The gene expression-based consensus molecular subtypes (CMSs) of CRC have demonstrated value as a framework for discovery of subtype-specific impact of clinically relevant biomarkers.
What does this study add?
The transcriptional effects of TP53 mutations varied among the CMSs, and the most distinct associations were increased cell cycle progression in CMS4 and downregulation of T cell activity in CMS1.
The CMS1-specific immunomodulatory association with TP53 mutations was of greatest magnitude in microsatellite stable (MSS) tumours, identified by transcriptome signature and validated by immunohistochemistry-based quantification of CD8+ T cells.
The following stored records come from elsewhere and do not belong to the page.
`src/rtl/enmm_pkg.sv`:
```
// shared types, constants and helper functions for the neighbor match mask core
package enmm_pkg;

	localparam int IMG_WIDTH = 128;
	localparam int IMG_HEIGHT = 128;
	localparam int COORD_W = 7;
	localparam int TIME_W = 32;
	localparam int DELTA_W = TIME_W + 1;
	localparam int WIN_W = 16;
	localparam logic [WIN_W-1:0] WINDOW_RESET = 16'd1000;

	localparam int PIX_DEPTH = 2 * IMG_WIDTH * IMG_HEIGHT;
	localparam int PIX_AW = $clog2(PIX_DEPTH);

	localparam int NB_COUNT = 8;
	localparam int MASK_W = NB_COUNT;
	localparam int HIST_DEPTH = 1 << MASK_W;
	localparam int HIST_AW = MASK_W;

	// signed neighbor coordinate, wide enough for the largest image edge plus sign
	localparam int NB_W = 12;

	typedef struct packed {
		logic rd;
		logic wr_time;
		logic wr_flag;
		logic flag_data;
		logic [PIX_AW-1:0] addr;
		logic [TIME_W-1:0] time_data;
	} pix_req_t;

	typedef struct packed {
		logic rd;
		logic wr;
		logic [HIST_AW-1:0] addr;
		logic [TIME_W-1:0] wdata;
	} hist_req_t;

	typedef struct packed {
		logic signed [1:0] dx;
		logic signed [1:0] dy;
	} nb_offset_t;

	// scan order: dx outer, dy inner, centre skipped
	function automatic nb_offset_t nb_offset(input logic [2:0] pos);
		nb_offset_t o;
		case (pos)
			3'd0: o = '{dx: -2'sd1, dy: -2'sd1};
			3'd1: o = '{dx: -2'sd1, dy: 2'sd0};
			3'd2: o = '{dx: -2'sd1, dy: 2'sd1};
			3'd3: o = '{dx: 2'sd0, dy: -2'sd1};
			3'd4: o = '{dx: 2'sd0, dy: 2'sd1};
			3'd5: o = '{dx: 2'sd1, dy: -2'sd1};
			3'd6: o = '{dx: 2'sd1, dy: 2'sd0};
			default: o = '{dx: 2'sd1, dy: 2'sd1};
		endcase
		return o;
	endfunction

	// store address of one pixel and polarity
	function automatic logic [PIX_AW-1:0] cell_of(input logic [COORD_W-1:0] x,
		input logic [COORD_W-1:0] y, input logic pol);
		return PIX_AW'((int'(y) * IMG_WIDTH + int'(x)) * 2 + int'(pol));
	endfunction

endpackage

```
`src/rtl/enmm_delta_unit.sv`:
```
// shared time difference and running minimum compare
module enmm_delta_unit import enmm_pkg::*; (
	input logic [TIME_W-1:0] ts,
	input logic [TIME_W-1:0] stored,
	input logic signed [DELTA_W-1:0] cur_min,
	output logic signed [DELTA_W-1:0] delta,
	output logic lower
);

	assign delta = $signed({1'b0, ts} - {1'b0, stored});
	assign lower = delta < cur_min;

endmodule

```
==> src/rtl/core/mtrd_pkg.sv <==
// ============================================================================
// mtrd_pkg
// Types, status codes and frame constants of the response deframer.
// ============================================================================
`default_nettype none

package mtrd_pkg;

    localparam int unsigned POS_W = 9;

    localparam logic [POS_W-1:0] POS_MAX    = 9'd511;
    localparam logic [POS_W-1:0] DATA_START = 9'd9;

    localparam logic [7:0] EXC_BIT   = 8'h80;
    localparam logic [7:0] FUNC_MASK = 8'h7F;
    localparam logic [7:0] FC_HOLD   = 8'd3;
    localparam logic [7:0] FC_INPUT  = 8'd4;

    typedef logic [3:0] status_t;

    localparam status_t ST_OK_REGS  = 4'd0;
    localparam status_t ST_OK_EXC   = 4'd1;
    localparam status_t ST_SHORT    = 4'd2;
    localparam status_t ST_PROTOCOL = 4'd3;
    localparam status_t ST_LENGTH   = 4'd4;
    localparam status_t ST_SIZE     = 4'd5;
    localparam status_t ST_FUNCTION = 4'd6;
    localparam status_t ST_ZERO     = 4'd7;
    localparam status_t ST_ODD      = 4'd8;
    localparam status_t ST_COUNT    = 4'd9;

    // Header fields as they stand after the current byte.
    typedef struct packed {
        logic [15:0]      proto;
        logic [15:0]      len;
        logic [7:0]       func;
        logic [7:0]       count;
        logic [POS_W-1:0] size;
    } hdr_t;

    // One result word.
    typedef struct packed {
        logic [6:0]  register_total;
        logic [7:0]  exc_code;
        logic [6:0]  func_code;
        logic [7:0]  unit_number;
        logic [15:0] transaction_value;
        status_t     status;
        logic [15:0] reg_value;
        logic        reg_valid;
        logic        frame_done;
    } result_t;

endpackage

`default_nettype wire

==> src/rtl/core/mtrd_status.sv <==
// ============================================================================
// mtrd_status
// Priority-ordered frame status check from the header fields and frame size.
// ============================================================================
`default_nettype none

module mtrd_status (
    input  mtrd_pkg::hdr_t    hdr,
    output mtrd_pkg::status_t status
);
    import mtrd_pkg::*;

    logic [16:0] len_size;
    logic [9:0]  count_size;
    logic        is_exc;

    assign len_size   = {1'b0, hdr.len} + 17'd6;
    assign count_size = {2'b00, hdr.count} + 10'd9;
    assign is_exc     = (hdr.func & EXC_BIT) != 8'd0;

    always_comb begin
        if (hdr.size < 9'd9) begin
            status = ST_SHORT;
        end else if (is_exc) begin
            if (hdr.proto != 16'd0)       status = ST_PROTOCOL;
            else if (hdr.len != 16'd3)    status = ST_LENGTH;
            else if (hdr.size != 9'd9)    status = ST_SIZE;
            else                          status = ST_OK_EXC;
        end else if (hdr.proto != 16'd0) begin
            status = ST_PROTOCOL;
        end else if (hdr.len < 16'd3) begin
            status = ST_LENGTH;
        end else if ({8'd0, hdr.size} != len_size) begin
            status = ST_SIZE;
        end else if (hdr.func != FC_HOLD && hdr.func != FC_INPUT) begin
            status = ST_FUNCTION;
        end else if (hdr.count == 8'd0) begin
            status = ST_ZERO;
        end else if (hdr.count[0]) begin
            status = ST_ODD;
        end else if ({1'b0, hdr.size} != count_size) begin
            status = ST_COUNT;
        end else begin
            status = ST_OK_REGS;
        end
    end

endmodule

`default_nettype wire

==> src/rtl/core/modbus_tcp_register_response_deframer.sv <==
// ============================================================================
// modbus_tcp_register_response_deframer
// Parses Modbus TCP read-registers responses byte by byte.
// ============================================================================
// Usage:
//   Slave channel carries one frame byte per word in s_tdata[7:0], with
//   s_tlast high on the final byte of the frame.
//   Master channel gives a word for each completed big-endian register
//   (m_tuser[0] = 1) and one word on the frame's last byte (m_tlast = 1)
//   that carries the status and header fields.
//   A result word is registered into the output buffer when the byte that
//   causes it is accepted.
//   Throughput: one byte per cycle while s_tready is high; the per-byte parse
//   and status check is one combinational pass into a two-word output buffer.
//   Stall: the output buffer holds two words; s_tready drops only while both
//   are full, so the sender keeps going while one result waits.
//   Reset (aresetn low, synchronous): byte counter, header stores and the
//   output buffer clear; the block is ready once reset is released.
//   Registers are emitted as they complete; the consumer drops them if the
//   final status is not ok.
// ============================================================================
`default_nettype none

module modbus_tcp_register_response_deframer (
    input  wire logic        aclk,
    input  wire logic        aresetn,
    // s_tdata: [7:0] rx_byte
    input  wire logic        s_tvalid,
    output logic             s_tready,
    input  wire logic [7:0]  s_tdata,
    input  wire logic        s_tlast,     // frame_last
    // m_tdata: [15:0] reg_value, [19:16] status, [35:20] transaction_value,
    //          [43:36] unit_number, [50:44] func_code, [58:51] exc_code,
    //          [65:59] register_total, [71:66] zero
    output logic             m_tvalid,
    input  wire logic        m_tready,
    output logic [71:0]      m_tdata,
    output logic             m_tlast,     // frame_done
    output logic [0:0]       m_tuser      // [0] reg_valid
);
    import mtrd_pkg::*;

    // Frame state
    logic [POS_W-1:0] pos_reg, pos_next;
    logic [15:0]      trans_reg, trans_next;
    logic [15:0]      proto_reg, proto_next;
    logic [15:0]      len_reg, len_next;
    logic [7:0]       unit_reg, unit_next;
    logic [7:0]       func_reg, func_next;
    logic [7:0]       count_reg, count_next;
    logic [7:0]       high_reg, high_next;

    // Two-word output buffer
    result_t    head_reg, tail_reg;
    logic [1:0] cnt_reg;

    logic       accept, push, pop;
    logic       reg_valid;
    logic [15:0] reg_value;
    hdr_t       hdr;
    status_t    status;
    logic       is_exc;
    result_t    res;

    assign s_tready = (cnt_reg != 2'd2);
    assign accept   = s_tvalid && s_tready;
    assign m_tvalid = (cnt_reg != 2'd0);
    assign pop      = m_tvalid && m_tready;

    // Store the byte at its header slot, or pair it into a register.
    always_comb begin
        trans_next = trans_reg;
        proto_next = proto_reg;
        len_next   = len_reg;
        unit_next  = unit_reg;
        func_next  = func_reg;
        count_next = count_reg;
        high_next  = high_reg;
        reg_valid  = 1'b0;
        reg_value  = 16'd0;
        if (pos_reg < POS_MAX) begin
            case (pos_reg)
                9'd0: trans_next = {s_tdata, trans_reg[7:0]};
                9'd1: trans_next = {trans_reg[15:8], s_tdata};
                9'd2: proto_next = {s_tdata, proto_reg[7:0]};
                9'd3: proto_next = {proto_reg[15:8], s_tdata};
                9'd4: len_next   = {s_tdata, len_reg[7:0]};
                9'd5: len_next   = {len_reg[15:8], s_tdata};
                9'd6: unit_next  = s_tdata;
                9'd7: func_next  = s_tdata;
                9'd8: count_next = s_tdata;
                default: begin
                    // Data starts at an odd offset: odd = high byte, even = low.
                    if (pos_reg[0] == DATA_START[0]) begin
                        high_next = s_tdata;
                    end else begin
                        reg_valid = 1'b1;
                        reg_value = {high_reg, s_tdata};
                    end
                end
            endcase
        end
    end

    // Frame size counting the current byte, saturated.
    assign hdr.proto = proto_next;
    assign hdr.len   = len_next;
    assign hdr.func  = func_next;
    assign hdr.count = count_next;
    assign hdr.size  = (pos_reg < POS_MAX) ? pos_reg + 9'd1 : POS_MAX;

    mtrd_status u_status (
        .hdr    (hdr),
        .status (status)
    );

    assign is_exc = (func_next & EXC_BIT) != 8'd0;

    always_comb begin
        res            = '0;
        res.reg_valid  = reg_valid;
        res.reg_value  = reg_value;
        if (s_tlast) begin
            res.frame_done        = 1'b1;
            res.status            = status;
            res.transaction_value = trans_next;
            res.unit_number       = unit_next;
            res.func_code         = 7'(func_next & FUNC_MASK);
            res.exc_code          = (status == ST_OK_EXC) ? count_next : 8'd0;
            res.register_total    = is_exc ? 7'd0 : count_next[7:1];
        end
    end

    assign push     = accept && (reg_valid || s_tlast);
    assign pos_next = (pos_reg < POS_MAX) ? pos_reg + 9'd1 : POS_MAX;

    always_ff @(posedge aclk) begin
        if (!aresetn) begin
            pos_reg   <= '0;
            trans_reg <= '0;
            proto_reg <= '0;
            len_reg   <= '0;
            unit_reg  <= '0;
            func_reg  <= '0;
            count_reg <= '0;
            high_reg  <= '0;
        end else if (accept) begin
            if (s_tlast) begin
                // Frame closed: back to a clean header for the next one.
                pos_reg   <= '0;
                trans_reg <= '0;
                proto_reg <= '0;
                len_reg   <= '0;
                unit_reg  <= '0;
                func_reg  <= '0;
                count_reg <= '0;
                high_reg  <= '0;
            end else begin
                pos_reg   <= pos_next;
                trans_reg <= trans_next;
                proto_reg <= proto_next;
                len_reg   <= len_next;
                unit_reg  <= unit_next;
                func_reg  <= func_next;
                count_reg <= count_next;
                high_reg  <= high_next;
            end
        end
    end

    // Output buffer: head is what the master side shows.
    always_ff @(posedge aclk) begin
        if (!aresetn) begin
            cnt_reg <= 2'd0;
        end else begin
            if (push && !pop)      cnt_reg <= cnt_reg + 2'd1;
            else if (pop && !push) cnt_reg <= cnt_reg - 2'd1;
        end
    end

    always_ff @(posedge aclk) begin
        if (pop && !push) begin
            head_reg <= tail_reg;
        end else if (push && !pop) begin
            if (cnt_reg == 2'd0) head_reg <= res;
            else                 tail_reg <= res;
        end else if (push && pop) begin
            if (cnt_reg == 2'd1) begin
                head_reg <= res;
            end else begin
                head_reg <= tail_reg;
                tail_reg <= res;
            end
        end
    end

    assign m_tdata = {6'd0,
                      head_reg.register_total,
                      head_reg.exc_code,
                      head_reg.func_code,
                      head_reg.unit_number,
                      head_reg.transaction_value,
                      head_reg.status,
                      head_reg.reg_value};
    assign m_tlast    = head_reg.frame_done;
    assign m_tuser[0] = head_reg.reg_valid;

endmodule

`default_nettype wire
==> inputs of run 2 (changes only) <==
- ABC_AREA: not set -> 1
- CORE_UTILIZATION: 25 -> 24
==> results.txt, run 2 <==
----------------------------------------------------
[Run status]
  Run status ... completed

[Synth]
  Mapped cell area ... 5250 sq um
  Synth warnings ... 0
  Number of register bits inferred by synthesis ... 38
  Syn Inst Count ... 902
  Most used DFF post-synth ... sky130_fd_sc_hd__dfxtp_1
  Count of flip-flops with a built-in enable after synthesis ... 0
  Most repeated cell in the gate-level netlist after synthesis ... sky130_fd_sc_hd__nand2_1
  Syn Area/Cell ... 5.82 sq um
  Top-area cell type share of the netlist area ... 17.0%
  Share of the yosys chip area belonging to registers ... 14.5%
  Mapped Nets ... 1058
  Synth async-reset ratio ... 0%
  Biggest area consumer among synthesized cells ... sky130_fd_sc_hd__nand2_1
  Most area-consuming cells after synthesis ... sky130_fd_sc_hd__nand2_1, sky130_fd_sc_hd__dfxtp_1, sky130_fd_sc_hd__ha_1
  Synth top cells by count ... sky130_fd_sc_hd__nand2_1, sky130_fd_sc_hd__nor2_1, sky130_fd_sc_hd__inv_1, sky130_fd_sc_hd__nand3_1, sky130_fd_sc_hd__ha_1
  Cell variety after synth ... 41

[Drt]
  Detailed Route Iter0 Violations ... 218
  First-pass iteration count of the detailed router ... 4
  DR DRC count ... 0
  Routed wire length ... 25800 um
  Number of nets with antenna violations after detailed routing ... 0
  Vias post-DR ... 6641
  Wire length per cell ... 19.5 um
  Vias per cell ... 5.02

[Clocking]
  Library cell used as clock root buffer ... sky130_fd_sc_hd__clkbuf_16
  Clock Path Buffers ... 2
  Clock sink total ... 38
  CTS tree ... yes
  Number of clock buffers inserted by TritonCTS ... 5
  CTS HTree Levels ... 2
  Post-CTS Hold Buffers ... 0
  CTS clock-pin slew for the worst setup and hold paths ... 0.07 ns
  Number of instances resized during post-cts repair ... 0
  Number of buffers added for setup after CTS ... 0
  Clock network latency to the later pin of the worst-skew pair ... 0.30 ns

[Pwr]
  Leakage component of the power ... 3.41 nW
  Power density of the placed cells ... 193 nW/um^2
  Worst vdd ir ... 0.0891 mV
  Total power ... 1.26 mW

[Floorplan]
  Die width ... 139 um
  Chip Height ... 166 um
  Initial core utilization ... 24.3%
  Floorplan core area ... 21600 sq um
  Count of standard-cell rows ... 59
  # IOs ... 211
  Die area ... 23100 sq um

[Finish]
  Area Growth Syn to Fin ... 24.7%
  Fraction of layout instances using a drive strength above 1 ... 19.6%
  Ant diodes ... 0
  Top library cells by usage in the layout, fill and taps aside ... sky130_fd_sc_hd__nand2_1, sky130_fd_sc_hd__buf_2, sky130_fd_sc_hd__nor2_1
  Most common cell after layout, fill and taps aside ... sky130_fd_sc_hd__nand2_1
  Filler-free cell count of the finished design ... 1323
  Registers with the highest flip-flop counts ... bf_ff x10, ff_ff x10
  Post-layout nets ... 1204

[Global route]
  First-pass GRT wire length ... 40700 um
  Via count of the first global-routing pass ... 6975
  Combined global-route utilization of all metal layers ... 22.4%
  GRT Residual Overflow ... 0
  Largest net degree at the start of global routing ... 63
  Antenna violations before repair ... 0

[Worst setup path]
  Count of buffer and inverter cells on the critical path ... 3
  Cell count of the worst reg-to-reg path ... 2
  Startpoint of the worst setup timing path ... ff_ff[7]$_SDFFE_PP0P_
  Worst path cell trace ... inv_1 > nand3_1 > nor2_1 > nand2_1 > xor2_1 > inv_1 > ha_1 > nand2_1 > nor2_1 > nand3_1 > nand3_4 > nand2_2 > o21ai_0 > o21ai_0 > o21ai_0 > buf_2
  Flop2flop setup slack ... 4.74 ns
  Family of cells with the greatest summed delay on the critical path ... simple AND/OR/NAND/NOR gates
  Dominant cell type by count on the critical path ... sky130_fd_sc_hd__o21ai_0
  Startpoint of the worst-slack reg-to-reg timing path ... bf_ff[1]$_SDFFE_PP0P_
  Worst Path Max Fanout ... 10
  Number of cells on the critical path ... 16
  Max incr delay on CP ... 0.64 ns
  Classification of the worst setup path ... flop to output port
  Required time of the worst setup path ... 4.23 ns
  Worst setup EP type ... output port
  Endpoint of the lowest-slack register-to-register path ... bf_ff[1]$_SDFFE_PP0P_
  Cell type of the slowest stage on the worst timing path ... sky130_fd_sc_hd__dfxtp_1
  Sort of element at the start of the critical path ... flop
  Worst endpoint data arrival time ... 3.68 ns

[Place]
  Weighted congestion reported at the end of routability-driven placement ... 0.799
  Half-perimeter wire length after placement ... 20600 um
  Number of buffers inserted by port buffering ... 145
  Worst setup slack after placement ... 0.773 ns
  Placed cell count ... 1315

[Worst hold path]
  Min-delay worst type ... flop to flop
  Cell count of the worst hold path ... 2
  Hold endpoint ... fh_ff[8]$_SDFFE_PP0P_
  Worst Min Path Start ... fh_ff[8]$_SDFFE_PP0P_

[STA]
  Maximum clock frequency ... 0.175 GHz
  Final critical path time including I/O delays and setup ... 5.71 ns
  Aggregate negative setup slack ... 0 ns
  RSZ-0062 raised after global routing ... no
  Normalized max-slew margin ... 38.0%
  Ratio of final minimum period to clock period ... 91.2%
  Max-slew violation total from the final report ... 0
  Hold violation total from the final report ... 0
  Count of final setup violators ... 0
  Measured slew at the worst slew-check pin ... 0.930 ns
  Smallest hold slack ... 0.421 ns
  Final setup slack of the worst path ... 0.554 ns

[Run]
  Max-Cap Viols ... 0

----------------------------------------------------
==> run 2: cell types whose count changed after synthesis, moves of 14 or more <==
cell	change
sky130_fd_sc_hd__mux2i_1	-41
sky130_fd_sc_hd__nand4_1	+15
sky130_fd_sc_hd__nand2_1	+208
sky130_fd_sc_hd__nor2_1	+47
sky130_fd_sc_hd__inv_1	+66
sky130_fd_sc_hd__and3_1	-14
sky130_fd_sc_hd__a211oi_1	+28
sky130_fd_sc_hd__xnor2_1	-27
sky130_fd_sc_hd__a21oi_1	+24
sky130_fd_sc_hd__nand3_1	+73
## config.mk

```make
export PLATFORM = sky130hd
export DESIGN_NAME = prs_div
export DESIGN_NICKNAME = d
export VERILOG_FILES = /design/src/prs_pkg.sv /design/src/prs_div.sv
export SDC_FILE = /design/constraint.sdc
export NUM_CORES = 1
export LEC_CHECK = 0
export BUFFER_PORTS_ARGS = -buffer_cell sky130_fd_sc_hd__buf_2
export CORE_MARGIN = 4
export CORE_UTILIZATION = 60
export DETAILED_ROUTE_END_ITERATION = 16
export GPL_TIMING_DRIVEN = 1
export MAX_ROUTING_LAYER = met4
export PLACE_DENSITY_LB_ADDON = 0.12
export SLEW_MARGIN = 20
export SYNTH_ARGS = -nofsm -noshare
export SYNTH_HDL_FRONTEND = slang
export SYNTH_SLANG_ARGS = --single-unit
```

## constraint.sdc

```tcl
create_clock -name clock -period 4.4 [get_ports clock]
set_clock_uncertainty 0.1 [all_clocks]
set_input_delay 0.66 -clock clock [delete_from_list [all_inputs] [get_ports clock]]
set_output_delay 0.66 -clock clock [all_outputs]
set_load 0.01 [all_outputs]
```

## src/prs_pkg.sv

```systemverilog
// Shared constants, sequencer state type and store control struct for the
// polyline equal-arc resampler. No dependencies.
package prs_pkg;

   localparam int MAX_POINTS = 256;
   localparam int ADDR_W     = $clog2(MAX_POINTS);
   localparam int CNT_W      = ADDR_W + 1;
   localparam int MAX_STEPS  = 63;
   localparam int STEPS_W    = 6;
   localparam int COORD_W    = 24;
   localparam int LEN_W      = 26;
   localparam int TOTAL_W    = 34;
   localparam int SQ_W       = 50;
   localparam int DIV_N_W    = 58;
   localparam int DIV_D_W    = 34;
   localparam int DEN_W      = 32;
   localparam int TGT_W      = 40;
   localparam int MUL_A_W    = 26;
   localparam int MUL_B_W    = 32;
   localparam int MUL_P_W    = 58;

   localparam logic [23:0] STEP_RESET = 24'd256;

   typedef enum logic [4:0] {
      ST_IDLE,
      ST_SQ_MX,
      ST_SQ_MY,
      ST_SQ_ADD,
      ST_SQ_WAIT,
      ST_FIN,
      ST_STEPS_START,
      ST_STEPS_WAIT,
      ST_FIRST_RD,
      ST_FIRST_PUT,
      ST_K_START,
      ST_WALK_RD,
      ST_WALK_MUL,
      ST_WALK_CMP,
      ST_PT_RD0,
      ST_PT_RD1,
      ST_PT_RD2,
      ST_LERP_MUL,
      ST_LERP_START,
      ST_LERP_WAIT,
      ST_PUT_MID,
      ST_LAST_RD,
      ST_LAST_PUT
   } state_type;

   typedef struct packed {
      logic              pt_we;
      logic [ADDR_W-1:0] pt_addr;
      logic              len_we;
      logic [ADDR_W-1:0] len_addr;
      logic [ADDR_W-1:0] rd_addr;
   } store_ctl_type;

endpackage

```

## src/prs_div.sv

```systemverilog
// Restoring divider, one quotient bit per cycle, shared by the step count
// and the interpolation. Depends on prs_pkg.
module prs_div (
   input  logic                          clock,
   input  logic                          reset,
   input  logic                          start,
   input  logic [prs_pkg::DIV_N_W-1:0]   dividend,
   input  logic [prs_pkg::DIV_D_W-1:0]   divisor,
   output logic                          done,
   output logic [prs_pkg::DIV_N_W-1:0]   quotient
);

   localparam int CW = $clog2(prs_pkg::DIV_N_W);

   logic [prs_pkg::DIV_N_W-1:0] q_ff;
   logic [prs_pkg::DIV_D_W-1:0] rem_ff;
   logic [prs_pkg::DIV_D_W-1:0] d_ff;
   logic [CW-1:0]               cnt_ff;
   logic                        busy_ff;
   logic                        done_ff;
   logic [prs_pkg::DIV_D_W:0]   shifted;
   logic                        fits;

   assign shifted  = {rem_ff, q_ff[prs_pkg::DIV_N_W-1]};
   assign fits     = shifted >= {1'b0, d_ff};
   assign done     = done_ff;
   assign quotient = q_ff;

   always_ff @(posedge clock) begin
      if (reset) begin
         busy_ff <= 1'b0;
         done_ff <= 1'b0;
         cnt_ff  <= '0;
      end else begin
         done_ff <= 1'b0;
         if (start) begin
            busy_ff <= 1'b1;
            cnt_ff  <= CW'(prs_pkg::DIV_N_W - 1);
         end else if (busy_ff) begin
            cnt_ff <= cnt_ff - 1'b1;
            if (cnt_ff == '0) begin
               busy_ff <= 1'b0;
               done_ff <= 1'b1;
            end
         end
      end
   end

   always_ff @(posedge clock) begin
      if (start) begin
         q_ff   <= dividend;
         rem_ff <= '0;
         d_ff   <= divisor;
      end else if (busy_ff) begin
         q_ff <= {q_ff[prs_pkg::DIV_N_W-2:0], fits};
         if (fits) begin
            rem_ff <= prs_pkg::DIV_D_W'(shifted - {1'b0, d_ff});
         end else begin
            rem_ff <= shifted[prs_pkg::DIV_D_W-1:0];
         end
      end
   end

endmodule

```

==> run metrics, run 1 <==
status finished, final reports clean; drc violations 0; met3 Use GR ~6.6%; slowest stage cell, crit path a2111oi_2; Final Hold Viols 0; GRT Max-Usage Layer met2; Max Slew Vio Count 0; relative slew slack a little over two fifths; initial drt markers 396; die footprint around 0.014 mm²; Inserted Clock Buffers 17; max incr delay on CP 0.48 ns; Worst Setup Start Kind flop; CTS tree built; ANT nets after route 0; Ys Warns 0; synthesized flop and latch total between 100 and 150; final setup TNS 0 ns; Die Height 119 µm; Reg power frac 42.2%; ys async rst share 0%; clock root buffer clkbuf_16; Hold Crit Class input port to flop; Static Leak 3.74 nW; CP cell instances inv_1 > ha_1 > inv_1 > fa_1 > a211oi_1 > o211ai_1 > a2111oi_2 > nor2_1 > a31oi_1 > mux2i_1 > a2111oi_0 > o21ai_0; final setup vio count 0; Clock transition at path regs roughly 0.06 ns; Detailed Routing Iterations Pass 1 6; Sw Ratio 27.5%; gr usage total a little over a quarter; hold slack final approximately 0.31 ns; CP arrival ~3.6 ns; cts hold-fix bufs 0; layout cells sized above 1 between 30% and 40%; CP required between 4 and 5 ns; CTS resizes 0; input/output buffers between 150 and 200; Clock Path Buffers 2; Max Cap Violations 0; main flop type after synthesis edfxtp_1; Worst setup EP type flop; R2R depth 12; I/O Pins around 150; gp weighted congestion around 0.95; top-count cell post-synth edfxtp_1; vias in the first global route 5975; row cnt 40; Pwr Density ~400 mW/mm²; fin crit share around four fifths; top-area cell type share of the netlist area approximately 37%; Post-synth EDFFs a little over 90; first-pass GRT wire length 29900 µm; Seq/Total Area, Yosys 48.4%; routed wire length around 18000 µm; DP HPWL roughly 13000 µm; WHS Path Cells 1; syn avg cell area ~11 µm²; core area between 0.01 and 0.015 mm²; syn_nets just over 800; crit path time final between 3 and 4 ns; Pwr Total ~0.0036 W; vias per cell 5.80; met2 usage 43.3%; Post-CTS Setup Inserts 0; die width around 120 µm; largest net degree at the start of global routing 77; cell mode on critical path inv_1; RSZ-0062 raised after global routing false; synth cell count leaders edfxtp_1, mux2_2, nor2_1; diode count 0; per-cell routed wire length roughly 18 µm; crit-path max FO 3; largest area contributor in the netlist edfxtp_1; Syn Std Cell Area ~0.0074 mm²; Internal ~0.0026 W; critical path class flop to flop; Final Util approximately 74%; # fillers approximately 860; # clock sinks about 130; Non-Filler Instances approximately 1000; grt met1 use 33.9%; via count around 5900; switching pwr between 0.001 and 0.0015 W; grt ovf 0; Clk pwr share between 30% and 40%; Final Net Count 966; Comb power frac a little under a fifth; Syn Inst Count 693; slew of the pin with the lowest slew margin about 0.84 ns; P&R area growth vs syn 19.6%; Cells after DPL about 980; ranking of synthesized cells by area edfxtp_1, dfxtp_1, mux2_2, ha_1, a21oi_1; initial antenna violation count 0; Clock Latency Late Sink between 0.4 and 0.5 ns; H-tree Lvls 4; Worst VDD drop roughly 0.00037 V; FMAX approximately 0.29 GHz; library cells used by synthesis 67; starting density of the core between 60% and 70%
A CMS1–MSS-specific association between TP53 mutations and metastatic propensity and poor prognosis was found.
How might this impact on clinical practice?
TP53 mutations may have negative prognostic value in CMS1 MSS tumours, possibly mediated by a subtype-specific effect on tumour immune cell infiltration.
The results suggest that wild-type TP53 may be a positive predictive marker for response to immune checkpoint blockade in CMS1 MSS tumours, while TP53 mutations identify a non-immunogenic subgroup of CMS1 MSS tumours requiring immune-stimulatory adjuvants to maximise the therapeutic benefit of immune therapy.
The tumour suppressor gene TP53 has long been known to be a central player in colorectal carcinogenesis1 2 and is among the most frequently mutated genes, both in colorectal cancer (CRC) and across tumour types.3 4 In some studies, TP53 mutated CRCs have been shown to be associated with inferior prognosis and resistance to chemotherapy and radiotherapy.5–7 Furthermore, differential predictive and prognostic impacts of different TP53 mutation types have been suggested.7 8 However, the current evidence for its prognostic and predictive values is not strong enough to justify implementation of TP53 mutation analysis in clinical practice.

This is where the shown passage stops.